[TASK DIRECTIONS]:
The expected result is the material below, reproduced exactly from its first line through the line containing "export SYNTH_SLANG_ARGS = --single-unit".

[MATERIAL PROVIDED]:
### config.mk
export PLATFORM = sky130hd
export DESIGN_NAME = piso_bit_feeder
export DESIGN_NICKNAME = d
export VERILOG_FILES = /design/src/rtl/piso_bit_feeder_pkg.sv /design/src/rtl/piso_bit_feeder.sv
export SDC_FILE = /design/constraint.sdc
export NUM_CORES = 1
export LEC_CHECK = 0
export ABC_CLOCK_PERIOD_IN_PS = 3260
export BUFFER_PORTS_ARGS = -buffer_cell sky130_fd_sc_hd__clkbuf_2
export CAP_MARGIN = 20
export CORE_AREA = 2 2 39 41
export CTS_BUF_LIST = sky130_fd_sc_hd__clkbuf_2
export DETAILED_ROUTE_END_ITERATION = 12
export DIE_AREA = 0 0 41 43
export PLACE_DENSITY = 0.62
export SLEW_MARGIN = 15
export SYNTH_ARGS = -nofsm -noshare
export SYNTH_HDL_FRONTEND = slang
export SYNTH_SLANG_ARGS = --single-unit
### constraint.sdc
create_clock -name clk -period 3.26 [get_ports clk]
set_clock_uncertainty 0.15 [all_clocks]
set_input_delay 0.652 -clock clk [delete_from_list [all_inputs] [get_ports clk]]
set_output_delay 0.652 -clock clk [all_outputs]
set_load 0.01 [all_outputs]
### src/rtl/piso_bit_feeder_pkg.sv
// piso_bit_feeder_pkg: shared state encoding, sizing helper and default width for the serialiser.
package piso_bit_feeder_pkg;

    typedef enum logic {
        IDLE  = 1'b0,
        SHIFT = 1'b1
    } state_e;

    localparam int DEFAULT_WIDTH = 8;

    function automatic int cnt_w(input int width);
        return (width < 2) ? 1 : $clog2(width);
    endfunction

endpackage

### src/rtl/piso_bit_feeder.sv
// piso_bit_feeder: valid/ready word intake, one registered bit per clock to the 1101 detector.
module piso_bit_feeder
    import piso_bit_feeder_pkg::*;
#(
    parameter int WIDTH     = DEFAULT_WIDTH,
    parameter bit MSB_FIRST = 1'b1
) (
    input  logic             clk,
    input  logic             rst,
    input  logic [WIDTH-1:0] din,
    input  logic             din_valid,
    output logic             din_ready,
    output logic             sout,
    output logic             sout_valid,
    output logic             busy,
    output logic             frame_done
);

    localparam int CNT_W = cnt_w(WIDTH);
    localparam logic [CNT_W-1:0] LAST = CNT_W'(WIDTH - 1);

    if (WIDTH < 2 || WIDTH > 32) begin : g_bad_width
        $error("piso_bit_feeder: WIDTH must be in 2..32");
    end

    state_e           state_q;
    logic [CNT_W-1:0] cnt_q;
    logic [WIDTH-1:0] sr_q;
    logic             sout_q;
    logic             sout_valid_q;
    logic             shifting;
    logic             last;
    logic             xfer;

    assign shifting   = (state_q == SHIFT);
    assign last       = shifting && (cnt_q == LAST);
    assign din_ready  = !shifting || last;
    assign xfer       = din_valid && din_ready;
    assign busy       = shifting;
    assign frame_done = last;
    assign sout       = sout_q;
    assign sout_valid = sout_valid_q;

    // The shift register keeps the next bit at the send end, so each edge only moves it by one.
    always_ff @(posedge clk or posedge rst) begin
        if (rst) begin
            state_q      <= IDLE;
            cnt_q        <= '0;
            sr_q         <= '0;
            sout_q       <= 1'b0;
            sout_valid_q <= 1'b0;
        end else if (xfer) begin
            sout_q       <= MSB_FIRST ? din[WIDTH-1] : din[0];
            sr_q         <= MSB_FIRST ? (din << 1) : (din >> 1);
            cnt_q        <= '0;
            sout_valid_q <= 1'b1;
            state_q      <= SHIFT;
        end else if (shifting && !last) begin
            sout_q       <= MSB_FIRST ? sr_q[WIDTH-1] : sr_q[0];
            sr_q         <= MSB_FIRST ? (sr_q << 1) : (sr_q >> 1);
            cnt_q        <= cnt_q + CNT_W'(1);
        end else begin
            state_q      <= IDLE;
            cnt_q        <= '0;
            sr_q         <= '0;
            sout_q       <= 1'b0;
            sout_valid_q <= 1'b0;
        end
    end

endmodule

# Word level (Yosys, flattened, before mapping)

Index checks and enable logic that the tools add are counted.

Add/subtract/negate cells: 1
Equal/unequal tests: 2
Multiplexer cells: 8
Reduce and logical (&&, ||, !) cells: 6

Operators with widths:

| operator            | number |
|---|---|
| $mux 8              | 2 |
| $mux 3              | 2 |
| $mux 1              | 4 |
| $add 3x1->3 const B | 1 |
| $eq 3x3->1 const B  | 1 |
| $logic_and 1x1->1   | 3 |
| $logic_not 1->1     | 2 |
| $ne 2x2->1 const B  | 1 |
| $logic_or 1x1->1    | 1 |

Register bits: 13
Bits of input ports: 11
Output and inout port bits: 5
Word-level logic and storage cells: 21

# Longest topological paths before layout

Word-level depth: 6
Mapped depth: 6
Mapped depth without buffers: 5

# Least setup slack after synthesis

Ideal clock, no wire load.

Path kind: flip-flop to output port
Start: register cnt_q[0]
End: output port din_ready
Arrival: 1079 ps
Required time: 2458 ps
Slack: 1379 ps
Cell stages (with the launch flop): 6
Buffers on the path: 1
Cell sequence: dfrtp_1 > ha_1 > ha_1 > nor2b_4 > buf_6 > inv_4

Cells in the longest elaborated chain, start to end: 3

RTL lines:

| element                | line                  | RTL |
|---|---|---|
| from (decl)            | piso_bit_feeder.sv:27 | `logic [CNT_W-1:0] cnt_q;` |
| from (signal assigned) | piso_bit_feeder.sv:61 | `cnt_q <= cnt_q + CNT_W'(1);` |
| $eq 3x3->1             | piso_bit_feeder.sv:36 | `assign last = shifting && (cnt_q == LAST);` |
| $logic_and 1x1->1      | piso_bit_feeder.sv:36 |  |
| $logic_or 1x1->1       | piso_bit_feeder.sv:37 | `assign din_ready = !shifting \|\| last;` |
| to (decl)              | piso_bit_feeder.sv:12 | `output logic din_ready,` |

No other way between the ends.

# Worst setup path in the final report

Ends and elaborated chain as after synthesis.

[SOLVED PROBLEM]:
### config.mk
export PLATFORM = sky130hd
export DESIGN_NAME = piso_bit_feeder
export DESIGN_NICKNAME = d
export VERILOG_FILES = /design/src/rtl/piso_bit_feeder_pkg.sv /design/src/rtl/piso_bit_feeder.sv
export SDC_FILE = /design/constraint.sdc
export NUM_CORES = 1
export LEC_CHECK = 0
export ABC_CLOCK_PERIOD_IN_PS = 3260
export BUFFER_PORTS_ARGS = -buffer_cell sky130_fd_sc_hd__clkbuf_2
export CAP_MARGIN = 20
export CORE_AREA = 2 2 39 41
export CTS_BUF_LIST = sky130_fd_sc_hd__clkbuf_2
export DETAILED_ROUTE_END_ITERATION = 12
export DIE_AREA = 0 0 41 43
export PLACE_DENSITY = 0.62
export SLEW_MARGIN = 15
export SYNTH_ARGS = -nofsm -noshare
export SYNTH_HDL_FRONTEND = slang
export SYNTH_SLANG_ARGS = --single-unit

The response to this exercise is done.